Almost a century after the Turks evacuated the Arab Middle East at the end of World War I, they are back. Not just with bombing or artillery fire, but a full-scale, old-fashioned invasion of Syria. This, just after dismissing or jailing a very large number of soldiers, sailors and airmen and about a third of the active-duty general officers, all accused of having supported the recent failed coup.
What can Turkey’s President Recep Erdogan be trying to accomplish with this military action? Speculation swirls around the following possibilities:
- Demonstrating that Turkey is still relevant in the region and that its army can still function.
- Forcing the Kurds to withdraw east of the Euphrates.
- Trying to offset the fading Iranian presence and the growing Russian presence on Assad’s side with a formidable force opposing Assad.
- Making sure that the power vacuum created by the US is partially filled by Turkey.
- Or simply doing what he claims to be doing, protecting the Turkish frontier from incursions from any source on the Syrian side (in this case, Islamic State).
There may be some elements of all these motivations behind the action, but the Kurdish explanation may well be paramount. Nevertheless, forcing the Kurds back over the Euphrates is a tacit acknowledgment that their presence east of the Euphrates is legitimate. As a result, the Turkish invasion may be seen in future as the definitive legitimization of a Syrian Kurdish autonomous region in the north-eastern corner of the country.
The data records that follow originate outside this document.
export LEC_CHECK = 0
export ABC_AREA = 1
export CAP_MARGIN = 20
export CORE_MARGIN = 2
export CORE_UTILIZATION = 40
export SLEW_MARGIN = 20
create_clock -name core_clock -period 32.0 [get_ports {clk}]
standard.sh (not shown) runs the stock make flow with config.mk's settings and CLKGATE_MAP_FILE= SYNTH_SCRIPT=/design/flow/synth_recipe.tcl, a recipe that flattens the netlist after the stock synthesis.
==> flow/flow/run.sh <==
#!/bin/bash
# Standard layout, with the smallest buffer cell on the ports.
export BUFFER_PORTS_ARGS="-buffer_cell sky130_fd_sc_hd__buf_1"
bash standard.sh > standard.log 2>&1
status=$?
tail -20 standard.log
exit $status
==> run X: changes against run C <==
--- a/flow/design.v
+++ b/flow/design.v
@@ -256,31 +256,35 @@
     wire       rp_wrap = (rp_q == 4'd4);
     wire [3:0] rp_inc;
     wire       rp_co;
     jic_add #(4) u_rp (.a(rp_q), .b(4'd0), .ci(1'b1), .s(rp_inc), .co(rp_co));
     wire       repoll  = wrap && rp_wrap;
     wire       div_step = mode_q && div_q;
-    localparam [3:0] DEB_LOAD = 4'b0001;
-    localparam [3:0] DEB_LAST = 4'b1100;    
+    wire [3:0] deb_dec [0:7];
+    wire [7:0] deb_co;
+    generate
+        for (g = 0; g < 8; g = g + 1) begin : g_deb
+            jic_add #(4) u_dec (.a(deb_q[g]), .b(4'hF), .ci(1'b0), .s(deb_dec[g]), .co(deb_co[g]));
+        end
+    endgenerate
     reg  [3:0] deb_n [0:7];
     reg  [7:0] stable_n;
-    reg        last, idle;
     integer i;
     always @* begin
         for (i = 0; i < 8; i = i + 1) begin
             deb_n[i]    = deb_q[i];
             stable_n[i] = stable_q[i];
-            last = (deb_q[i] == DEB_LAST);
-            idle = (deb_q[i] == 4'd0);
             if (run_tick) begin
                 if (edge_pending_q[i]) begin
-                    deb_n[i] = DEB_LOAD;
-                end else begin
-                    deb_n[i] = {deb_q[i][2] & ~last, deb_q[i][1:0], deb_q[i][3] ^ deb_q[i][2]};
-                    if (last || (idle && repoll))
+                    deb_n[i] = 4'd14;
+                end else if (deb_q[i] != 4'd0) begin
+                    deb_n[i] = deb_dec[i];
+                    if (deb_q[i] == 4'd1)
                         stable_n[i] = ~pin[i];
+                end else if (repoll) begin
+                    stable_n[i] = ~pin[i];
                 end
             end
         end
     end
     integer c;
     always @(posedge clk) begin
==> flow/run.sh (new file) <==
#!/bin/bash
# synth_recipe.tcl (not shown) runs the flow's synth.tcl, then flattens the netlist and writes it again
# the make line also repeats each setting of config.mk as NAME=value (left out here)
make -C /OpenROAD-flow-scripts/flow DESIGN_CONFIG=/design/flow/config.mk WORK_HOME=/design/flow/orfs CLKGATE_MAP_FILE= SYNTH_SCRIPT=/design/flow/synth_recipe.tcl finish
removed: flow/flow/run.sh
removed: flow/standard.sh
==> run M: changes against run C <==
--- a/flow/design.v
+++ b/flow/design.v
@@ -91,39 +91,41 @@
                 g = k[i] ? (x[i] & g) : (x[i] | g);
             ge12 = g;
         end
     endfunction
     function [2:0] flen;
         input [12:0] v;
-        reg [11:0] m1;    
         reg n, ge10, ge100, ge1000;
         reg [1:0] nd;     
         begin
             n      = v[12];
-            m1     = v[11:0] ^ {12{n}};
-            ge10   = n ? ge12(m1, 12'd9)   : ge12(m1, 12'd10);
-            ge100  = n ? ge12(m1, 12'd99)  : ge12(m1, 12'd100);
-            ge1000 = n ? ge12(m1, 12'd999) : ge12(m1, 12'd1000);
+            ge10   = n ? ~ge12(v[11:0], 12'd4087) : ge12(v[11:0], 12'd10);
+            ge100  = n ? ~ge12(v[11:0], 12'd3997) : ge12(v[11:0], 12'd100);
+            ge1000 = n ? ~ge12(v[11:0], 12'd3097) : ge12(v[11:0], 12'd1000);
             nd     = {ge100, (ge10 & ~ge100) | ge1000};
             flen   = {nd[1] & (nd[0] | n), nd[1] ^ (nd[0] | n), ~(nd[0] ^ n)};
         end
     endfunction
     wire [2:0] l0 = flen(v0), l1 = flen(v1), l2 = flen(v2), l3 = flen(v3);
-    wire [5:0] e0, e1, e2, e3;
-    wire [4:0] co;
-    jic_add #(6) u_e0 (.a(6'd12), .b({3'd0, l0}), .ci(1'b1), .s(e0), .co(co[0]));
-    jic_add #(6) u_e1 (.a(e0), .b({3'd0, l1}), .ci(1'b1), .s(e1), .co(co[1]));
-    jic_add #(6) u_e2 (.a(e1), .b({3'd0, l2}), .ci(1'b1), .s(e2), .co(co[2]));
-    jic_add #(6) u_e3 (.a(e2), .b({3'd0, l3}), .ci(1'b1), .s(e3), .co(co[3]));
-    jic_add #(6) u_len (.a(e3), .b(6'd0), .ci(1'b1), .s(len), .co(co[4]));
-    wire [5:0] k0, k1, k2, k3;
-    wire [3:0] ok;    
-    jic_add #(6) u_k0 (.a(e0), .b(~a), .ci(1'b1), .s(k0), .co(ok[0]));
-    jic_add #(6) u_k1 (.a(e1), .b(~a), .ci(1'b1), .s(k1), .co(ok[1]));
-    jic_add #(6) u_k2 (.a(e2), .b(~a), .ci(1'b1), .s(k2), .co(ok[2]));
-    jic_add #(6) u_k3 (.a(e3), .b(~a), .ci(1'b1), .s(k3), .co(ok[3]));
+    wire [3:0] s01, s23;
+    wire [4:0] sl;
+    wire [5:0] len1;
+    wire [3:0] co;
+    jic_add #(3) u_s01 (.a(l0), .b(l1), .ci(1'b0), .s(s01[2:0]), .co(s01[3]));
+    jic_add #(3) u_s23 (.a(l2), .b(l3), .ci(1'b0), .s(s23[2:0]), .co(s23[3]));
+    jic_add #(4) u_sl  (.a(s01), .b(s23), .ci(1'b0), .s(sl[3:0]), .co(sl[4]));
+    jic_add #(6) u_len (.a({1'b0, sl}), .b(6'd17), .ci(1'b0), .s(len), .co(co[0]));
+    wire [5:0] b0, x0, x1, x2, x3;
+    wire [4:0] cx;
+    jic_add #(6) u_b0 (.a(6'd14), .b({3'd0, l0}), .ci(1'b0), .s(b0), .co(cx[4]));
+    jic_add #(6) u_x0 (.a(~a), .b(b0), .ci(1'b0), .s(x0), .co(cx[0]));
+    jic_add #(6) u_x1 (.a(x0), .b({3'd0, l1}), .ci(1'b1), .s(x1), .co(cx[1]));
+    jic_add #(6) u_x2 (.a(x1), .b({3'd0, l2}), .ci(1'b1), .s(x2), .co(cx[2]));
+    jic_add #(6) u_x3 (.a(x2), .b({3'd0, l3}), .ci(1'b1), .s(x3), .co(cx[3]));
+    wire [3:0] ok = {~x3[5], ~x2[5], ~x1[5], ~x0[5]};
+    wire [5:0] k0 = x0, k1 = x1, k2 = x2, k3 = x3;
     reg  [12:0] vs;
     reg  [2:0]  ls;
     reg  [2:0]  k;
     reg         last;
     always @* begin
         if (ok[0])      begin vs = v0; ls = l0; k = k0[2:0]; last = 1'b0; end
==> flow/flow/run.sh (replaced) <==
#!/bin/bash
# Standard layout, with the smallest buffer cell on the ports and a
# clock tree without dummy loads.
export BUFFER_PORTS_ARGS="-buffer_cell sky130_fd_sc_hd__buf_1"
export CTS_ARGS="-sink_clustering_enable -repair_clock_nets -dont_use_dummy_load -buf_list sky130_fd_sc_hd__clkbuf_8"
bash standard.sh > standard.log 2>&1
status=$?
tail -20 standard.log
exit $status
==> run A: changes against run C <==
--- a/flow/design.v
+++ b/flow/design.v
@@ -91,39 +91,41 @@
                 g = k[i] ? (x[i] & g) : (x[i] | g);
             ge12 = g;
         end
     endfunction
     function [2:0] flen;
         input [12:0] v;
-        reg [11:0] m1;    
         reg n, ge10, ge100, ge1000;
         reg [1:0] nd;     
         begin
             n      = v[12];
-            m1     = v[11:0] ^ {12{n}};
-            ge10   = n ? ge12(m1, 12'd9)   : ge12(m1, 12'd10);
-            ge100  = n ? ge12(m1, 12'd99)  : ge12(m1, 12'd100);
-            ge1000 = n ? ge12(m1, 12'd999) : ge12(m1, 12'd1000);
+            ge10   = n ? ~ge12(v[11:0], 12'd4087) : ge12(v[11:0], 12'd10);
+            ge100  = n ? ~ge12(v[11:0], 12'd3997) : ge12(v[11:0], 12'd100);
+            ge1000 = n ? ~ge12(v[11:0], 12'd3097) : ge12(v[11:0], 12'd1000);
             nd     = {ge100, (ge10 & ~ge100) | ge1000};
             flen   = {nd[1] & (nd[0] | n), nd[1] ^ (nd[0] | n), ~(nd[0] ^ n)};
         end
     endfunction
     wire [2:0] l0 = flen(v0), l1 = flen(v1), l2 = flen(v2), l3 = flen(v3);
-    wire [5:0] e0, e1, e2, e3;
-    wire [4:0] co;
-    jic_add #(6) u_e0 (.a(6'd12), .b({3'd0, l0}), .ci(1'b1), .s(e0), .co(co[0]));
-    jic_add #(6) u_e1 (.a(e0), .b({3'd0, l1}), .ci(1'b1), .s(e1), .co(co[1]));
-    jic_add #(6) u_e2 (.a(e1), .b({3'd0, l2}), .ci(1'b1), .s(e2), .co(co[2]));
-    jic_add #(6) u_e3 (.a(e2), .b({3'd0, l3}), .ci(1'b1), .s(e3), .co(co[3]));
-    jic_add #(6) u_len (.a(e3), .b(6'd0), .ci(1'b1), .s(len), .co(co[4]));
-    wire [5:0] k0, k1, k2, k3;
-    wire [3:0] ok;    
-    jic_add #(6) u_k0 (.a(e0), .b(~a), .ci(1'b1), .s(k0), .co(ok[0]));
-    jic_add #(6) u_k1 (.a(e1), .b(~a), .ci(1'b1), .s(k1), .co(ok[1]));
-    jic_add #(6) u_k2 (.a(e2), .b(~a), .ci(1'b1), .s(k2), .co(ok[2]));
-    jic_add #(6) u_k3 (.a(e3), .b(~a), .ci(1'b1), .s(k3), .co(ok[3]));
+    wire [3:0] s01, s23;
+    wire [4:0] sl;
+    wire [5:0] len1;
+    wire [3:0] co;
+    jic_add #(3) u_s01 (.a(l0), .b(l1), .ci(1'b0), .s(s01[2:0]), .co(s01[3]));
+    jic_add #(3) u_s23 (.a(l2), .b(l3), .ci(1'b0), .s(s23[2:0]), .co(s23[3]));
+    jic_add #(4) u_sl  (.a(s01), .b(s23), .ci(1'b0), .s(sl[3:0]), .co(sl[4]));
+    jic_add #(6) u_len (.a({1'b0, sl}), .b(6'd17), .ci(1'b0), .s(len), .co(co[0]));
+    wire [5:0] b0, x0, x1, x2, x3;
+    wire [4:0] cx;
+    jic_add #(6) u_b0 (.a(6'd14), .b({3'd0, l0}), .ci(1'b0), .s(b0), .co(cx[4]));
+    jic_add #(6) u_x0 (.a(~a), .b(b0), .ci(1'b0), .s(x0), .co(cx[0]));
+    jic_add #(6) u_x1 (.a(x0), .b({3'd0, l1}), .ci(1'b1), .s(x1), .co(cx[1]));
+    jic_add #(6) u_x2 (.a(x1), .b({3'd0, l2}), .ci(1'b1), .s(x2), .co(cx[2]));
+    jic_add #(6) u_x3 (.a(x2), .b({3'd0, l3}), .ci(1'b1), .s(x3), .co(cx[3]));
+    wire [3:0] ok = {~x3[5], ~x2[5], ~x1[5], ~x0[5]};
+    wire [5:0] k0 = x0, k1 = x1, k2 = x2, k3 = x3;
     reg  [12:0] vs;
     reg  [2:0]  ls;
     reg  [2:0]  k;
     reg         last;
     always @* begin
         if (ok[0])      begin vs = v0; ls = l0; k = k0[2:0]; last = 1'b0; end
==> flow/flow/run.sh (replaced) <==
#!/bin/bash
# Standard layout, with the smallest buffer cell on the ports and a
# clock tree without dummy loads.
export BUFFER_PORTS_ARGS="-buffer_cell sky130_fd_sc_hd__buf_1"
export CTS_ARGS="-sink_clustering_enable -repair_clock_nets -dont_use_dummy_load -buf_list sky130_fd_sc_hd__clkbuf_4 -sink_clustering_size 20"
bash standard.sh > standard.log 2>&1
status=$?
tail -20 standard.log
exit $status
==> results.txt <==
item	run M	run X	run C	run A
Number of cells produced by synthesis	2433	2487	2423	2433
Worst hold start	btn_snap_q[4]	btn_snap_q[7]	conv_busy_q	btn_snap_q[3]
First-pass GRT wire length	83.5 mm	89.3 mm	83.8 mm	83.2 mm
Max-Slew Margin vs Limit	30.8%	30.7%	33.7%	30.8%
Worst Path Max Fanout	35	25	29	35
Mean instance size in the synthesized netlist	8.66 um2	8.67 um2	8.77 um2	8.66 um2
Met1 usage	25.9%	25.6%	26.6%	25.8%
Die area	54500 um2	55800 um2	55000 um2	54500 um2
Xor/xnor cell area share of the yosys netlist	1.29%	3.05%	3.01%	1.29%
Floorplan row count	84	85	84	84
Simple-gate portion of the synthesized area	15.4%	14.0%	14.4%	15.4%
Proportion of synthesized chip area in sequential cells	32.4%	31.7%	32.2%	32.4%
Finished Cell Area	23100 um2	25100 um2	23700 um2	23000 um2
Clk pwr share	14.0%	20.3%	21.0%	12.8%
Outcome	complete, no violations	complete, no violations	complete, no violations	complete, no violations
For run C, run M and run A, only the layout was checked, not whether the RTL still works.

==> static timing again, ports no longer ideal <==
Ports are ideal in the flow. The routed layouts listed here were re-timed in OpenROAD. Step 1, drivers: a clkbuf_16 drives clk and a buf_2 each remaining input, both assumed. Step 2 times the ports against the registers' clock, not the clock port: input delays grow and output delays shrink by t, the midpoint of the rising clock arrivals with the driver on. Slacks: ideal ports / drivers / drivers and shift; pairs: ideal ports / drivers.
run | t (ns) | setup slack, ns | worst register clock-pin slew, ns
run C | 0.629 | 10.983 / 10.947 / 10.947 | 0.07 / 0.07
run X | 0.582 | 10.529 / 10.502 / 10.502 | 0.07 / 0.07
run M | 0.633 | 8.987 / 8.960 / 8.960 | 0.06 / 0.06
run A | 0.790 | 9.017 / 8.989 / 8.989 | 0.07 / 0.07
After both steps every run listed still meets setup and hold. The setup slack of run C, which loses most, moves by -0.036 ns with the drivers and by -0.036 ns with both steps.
This is an optimization exercise on Yosys and OpenROAD, whose aim is small area and a short achievable clock period, not a production implementation. The RTL was checked by simulation tests, not by an equivalence proof against the original design.

==> flow/design.v (outline; a module is shown in full before it is edited, if it fits) <==
// module mrr_reduce: 2002 lines
// module conv4: 2640 lines
module conv4 (
    input  wire         clk,
    input  wire         rst,         
    input  wire         in_valid,
    input  wire [55:0]  f,           
    input  wire [55:0]  g,           
    output wire         out_valid,
    output wire [127:0] p            
);
  // ...
==> flow/flow/run.sh <==
#!/bin/bash
# Layout flow: ORFS's standard flow (standard.sh) with two changes:
#  - synthesis is the standard flow's synthesis script with Yosys's pre-mapping "abc -fast"
#    skipped (synth -noabc), so extract_fa sees the RTL's adder cells directly;
#    everything else (registers, flattening, renaming, the final ABC mapping)
#    is unchanged;
#  - the port buffers that buffer_ports inserts are sky130_fd_sc_hd__buf_2.
# Each tool's full output goes to a log file in the work folder.
set -euo pipefail
W=$(pwd)
# synthesis script: the standard flow's, with -noabc added to every synth call
sed 's/yosys synth -nofsm -noshare /yosys synth -nofsm -noshare -noabc /' synth_recipe.tcl > flow_synth.tcl
grep -q -- '-noabc' flow_synth.tcl
sed "s#$W/synth_recipe.tcl#$W/flow_synth.tcl#g" standard.sh > flow_synth.sh
if grep -q 'srcline/synth.tcl' flow_synth.sh; then
  mkdir -p srcline_own
  sed "s#$W/synth_recipe.tcl#$W/flow_synth.tcl#g" srcline/synth.tcl > srcline_own/synth.tcl
  sed -i "s#$W/srcline/synth.tcl#$W/srcline_own/synth.tcl#g" flow_synth.sh
fi
grep -q 'flow_synth.tcl\|srcline_own' flow_synth.sh
bash flow_synth.sh synth > synth.log 2>&1
bash standard.sh 'BUFFER_PORTS_ARGS=-buffer_cell sky130_fd_sc_hd__buf_2' finish > layout.log 2>&1
test -s out/final.def
==> flow/standard.sh <==
#!/bin/bash
# synth_recipe.tcl (not shown) runs the flow's synth.tcl, then flattens the netlist and writes it again
# the make line also repeats each setting of config.mk as NAME=value (left out here)
make -C /OpenROAD-flow-scripts/flow DESIGN_CONFIG=/design/flow/config.mk WORK_HOME=/design/flow/orfs CLKGATE_MAP_FILE= SYNTH_SCRIPT=/design/flow/synth_recipe.tcl "${@:-finish}"
==> flow/config.mk <==
export PLATFORM = sky130hd
export DESIGN_NAME = conv4
export DESIGN_NICKNAME = conv4
export VERILOG_FILES = /design/flow/design.v
export SDC_FILE = /design/flow/constraint.sdc
export NUM_CORES = 4
export LEC_CHECK = 0
export CAP_MARGIN = 20
export CORE_MARGIN = 2
export CORE_UTILIZATION = 65
export SLEW_MARGIN = 20
==> flow/constraint.sdc <==
create_clock -name core_clock -period 24.0 [get_ports {clk}]
set_input_delay 4.8000 -clock core_clock [delete_from_list [all_inputs] [get_ports {clk}]]
set_output_delay 4.8000 -clock core_clock [all_outputs]
set_load 0.01 [all_outputs]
The likely result of the Turkish action will be to exacerbate the Balkanization of Syria, with Assad controlling the coast and parts of the west of the country, the Kurds controlling the north-east and a series of Sunni groups contesting the center.
And what about Israel?
Turkey’s armed incursion into Syria does not directly affect Israel, which in any case, has just ratified an agreement with that country to normalize relations. Maybe, just maybe, Jerusalem might be able to convince Ankara (in the light of their new improved relationship), to attack Hezbollah in Syria. After all, Hezbollah has been fighting for years on Assad’s side. Its definitive defeat would greatly weaken the Assad regime and help to force the Russians and Iranians to make some sort of deal whereby the Alawite regime would survive but without Assad. And Israel’s most dangerous current enemy would be greatly weakened.
Just a thought.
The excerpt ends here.